バージョンごとに対応しているSQL Statementが異なる理由は、SAP HANA DBのそれぞれのバージョンで追加されている機能に対応しているかどうかということになります。
ファイルの中身から判断してみる
実際の中身は、ファイルを開いてみると簡単な説明文が存在します。
例えばHANA_Configuration_MiniChecks_2.00.059.01+.txtには、
[DESCRIPTION] General SAP HANA checks
とあり、一般的なHANAのチェックであると判断できます。
出力のサンプルも掲載されており、どのような情報が取得できるかも、事前に把握することができます。

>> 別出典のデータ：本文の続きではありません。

This design comes from an exercise in tuning for small area, a short achievable clock period and few clock cycles per item on the open sky130 flow, not from production work.
The RTL was checked by simulation tests, not by an equivalence proof against the original design.
The clock input has no modelled driver; a real chip could not lean on it and would need a root buffer or a full tree.
No activity file was given, so power comes from the tool's default toggle rates.

==> inputs of run a <==
==> flow/design.v <==
module data_mem_responder #(
  parameter int DM_ADDRESS = 9,
  parameter int DATA_W     = 32
) (
  input  logic                  clock,
  input  logic                  reset,
  input  logic                  req_valid,
  output logic                  req_ready,
  input  logic                  req_write,
  input  logic [2:0]            req_funct3,
  input  logic [DM_ADDRESS-1:0] req_addr,
  input  logic [DATA_W-1:0]     req_wdata,
  output logic                  rsp_valid,
  input  logic                  rsp_ready,
  output logic [DATA_W-1:0]     rsp_rdata,
  output logic                  rsp_err
);
  localparam int WORDS = 2 ** (DM_ADDRESS - 2);
  localparam int LANES = DATA_W / 8;
  localparam int QN    = 4;
  localparam int NGRP  = 4;
  function automatic logic access_err(input logic wr, input logic [2:0] f3,
                                      input logic [1:0] lane);
    logic e;
    case (f3)
      3'b000:  e = 1'b0;
      3'b001:  e = lane[0];
      3'b010:  e = (lane != 2'b00);
      3'b100:  e = wr;
      3'b101:  e = wr | lane[0];
      default: e = 1'b1;
    endcase
    access_err = e;
  endfunction
  logic              req_ready_q;
  logic              accept_w;
  logic              err_w;
  logic [LANES-1:0]  be_w;
  logic [DATA_W-1:0] wlane_w;
  assign accept_w = req_valid && req_ready_q && !reset;
  assign err_w    = access_err(req_write, req_funct3, req_addr[1:0]);
  always_comb begin
    be_w    = '0;
    wlane_w = req_wdata;
    case (req_funct3[1:0])
      2'b00: begin
        be_w    = 4'b0001 << req_addr[1:0];
        wlane_w = {4{req_wdata[7:0]}};
      end
      2'b01: begin
        be_w    = req_addr[1] ? 4'b1100 : 4'b0011;
        wlane_w = {2{req_wdata[15:0]}};
      end
      default: be_w = 4'b1111;
    endcase
  end
  logic              v_r;
  logic [WORDS-1:0]  sel_r;      
  logic [LANES-1:0]  we_r;       
  logic [DATA_W-1:0] wlane_r;
  logic              ld_r;       
  logic              err_r;
  logic [2:0]        f3_r;
  logic [1:0]        lane_r;
  always_ff @(posedge clock) begin
    v_r     <= accept_w;
    we_r    <= (accept_w && req_write && !err_w) ? be_w : '0;
    ld_r    <= !req_write && !err_w;
    err_r   <= err_w;
    f3_r    <= req_funct3;
    lane_r  <= req_addr[1:0];
    wlane_r <= wlane_w;
    for (int w = 0; w < WORDS; w++) begin
      sel_r[w] <= (req_addr[DM_ADDRESS-1:2] == w[DM_ADDRESS-3:0]);
    end
  end
  logic [DATA_W-1:0] rd_word_w;
  logic [WORDS-1:0][DATA_W-1:0] word_q;
  generate
    for (genvar gw = 0; gw < WORDS; gw++) begin : g_word
      for (genvar gl = 0; gl < LANES; gl++) begin : g_lane
        always_ff @(posedge clock) begin
          if (sel_r[gw] && we_r[gl]) begin
            word_q[gw][8*gl +: 8] <= wlane_r[8*gl +: 8];
          end
        end
      end
    end
  endgenerate
  logic [NGRP-1:0][DATA_W-1:0] part_w, part_q;
  always_comb begin
    for (int g = 0; g < NGRP; g++) begin
      part_w[g] = '0;
      for (int k = 0; k < WORDS / NGRP; k++) begin
        part_w[g] = part_w[g] | (word_q[g * (WORDS / NGRP) + k] &
                                 {DATA_W{sel_r[g * (WORDS / NGRP) + k]}});
      end
    end
  end
  logic       v_r2;
  logic       ld_r2;
  logic       err_r2;
  logic [2:0] f3_r2;
  logic [1:0] lane_r2;
  always_ff @(posedge clock) begin
    part_q  <= part_w;
    v_r2    <= v_r && !reset;
    ld_r2   <= ld_r;
    err_r2  <= err_r;
    f3_r2   <= f3_r;
    lane_r2 <= lane_r;
  end
  always_comb begin
    rd_word_w = '0;
    for (int g = 0; g < NGRP; g++) rd_word_w = rd_word_w | part_q[g];
  end
  logic [7:0]        b_w;
  logic [15:0]       h_w;
  logic [DATA_W-1:0] res_w;
  always_comb begin
    case (lane_r2)
      2'd0:    b_w = rd_word_w[7:0];
      2'd1:    b_w = rd_word_w[15:8];
      2'd2:    b_w = rd_word_w[23:16];
      default: b_w = rd_word_w[31:24];
    endcase
    h_w = lane_r2[1] ? rd_word_w[31:16] : rd_word_w[15:0];
    case (f3_r2)
      3'b000:  res_w = {{24{b_w[7]}}, b_w};
      3'b001:  res_w = {{16{h_w[15]}}, h_w};
      3'b010:  res_w = rd_word_w;
      3'b100:  res_w = {24'd0, b_w};
      3'b101:  res_w = {16'd0, h_w};
      default: res_w = '0;
    endcase
    if (!ld_r2) res_w = '0;
  end
  logic [QN-1:0][DATA_W:0] e_q;        
  logic [QN-1:0]     ev_q;            
  logic              pop_w;
  logic [DATA_W:0]   res_e_w;
  logic [QN-1:0]     ev_pop_w;        
  logic [QN-1:0]     ev_d;
  assign pop_w    = ev_q[0] && rsp_ready;
  assign res_e_w  = {err_r2, res_w};
  assign ev_pop_w = pop_w ? {1'b0, ev_q[QN-1:1]} : ev_q;
  always_comb begin
    ev_d = ev_pop_w;
    if (v_r2) begin
      for (int i = QN - 1; i >= 0; i--) begin
        if (!ev_pop_w[i]) ev_d = ev_pop_w | (QN'(1) << i);
      end
    end
  end
  logic h_res_w, h_next_w, h_hold_w;
  assign h_res_w  = !ev_pop_w[0];
  assign h_next_w = ev_pop_w[0] && pop_w;
  assign h_hold_w = ev_pop_w[0] && !pop_w;
  always_ff @(posedge clock) begin
    e_q[0] <= ({(DATA_W + 1){h_res_w}}  & res_e_w) |
              ({(DATA_W + 1){h_next_w}} & e_q[1]) |
              ({(DATA_W + 1){h_hold_w}} & e_q[0]);
  end
  always_ff @(posedge clock) begin
    for (int i = 1; i < QN; i++) begin
      if (!ev_pop_w[i]) begin
        e_q[i] <= res_e_w;
      end else if (pop_w) begin
        e_q[i] <= (i + 1 < QN) ? e_q[(i + 1) % QN] : res_e_w;
      end
    end
  end
  always_ff @(posedge clock) begin
    if (reset) begin
      ev_q        <= '0;
      req_ready_q <= 1'b1;
    end else begin
      ev_q        <= ev_d;
      req_ready_q <= !ev_d[QN-3] || (!ev_d[QN-2] && !(accept_w && v_r));
    end
  end
  assign req_ready = req_ready_q;
  assign rsp_valid = ev_q[0];
  assign rsp_rdata = e_q[0][DATA_W-1:0];
  assign rsp_err   = e_q[0][DATA_W];
endmodule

------------------------------------------------------------------------------------------------------------------------------------------------------
|CHID |DESCRIPTION |HOST |VALUE |EXPECTED_VALUE |C|DETAILS |
------------------------------------------------------------------------------------------------------------------------------------------------------
|**** |GENERAL | | | | | |
| | | | | | | |
| 10|Analysis date | |2014/05/30 12:27:35 | | | |
| 11|Database name | |HP1 | | | |
| 12|Revision level | |1.00.74.00.390550 (NewDB100_REL) | | | |
| 110|Everything started | |yes |yes | | |
| 111|Startup time variation (s) | |1108 |<= 600 |X| |
| 120|License usage (%) | |72 |<= 95 | | |
| 121|License expiration (days) | |never |>= 100 | |SAP Note 1644792|
| 130|Database log mode | |normal |normal | | |
| 140|Time since statistics server run (s) | |26 |<= 3600 | | |
| | | | | | | |
...
|**** |SQL | | | | | |
| | | | | | | |
| 1110|SQL statement allocating > 1 session (last day)| |6ea8ae87f49702463799a8a2a51d840c (1.10 sessions) |none |X| |
| 1115|Longest running current SQL statement (s) | |24 |<= 600 | | |
| 1120|Exp. stmt. trace: SQL running > 1 h (last day) | |0 |0 | | |
| 1130|SQL cache evictions / h |saphana20|5829 |<= 1000 |X| |
| | | | | | | |
|**** |APPLICATION | | | | | |
| | | | | | | |
| 1210|DDLOG sequence cache size | |1 |>= 2 |X|SAP Note 1977214|
| | | | | | | |
|**** |SECURITY | | | | | |
| | | | | | | |
| 1310|Secure store (SSFS) status |saphana20|available |available | | |
| | |saphana21|available |available | | |
| 1320|Number of users with activated auditing | |0 |0 | | |
-
このように、出力結果のサンプルを確認できることから、それぞれのSQL Statementから、どのような出力結果が得られるのかを判断することができ、何を利用するのかの判断材料になります。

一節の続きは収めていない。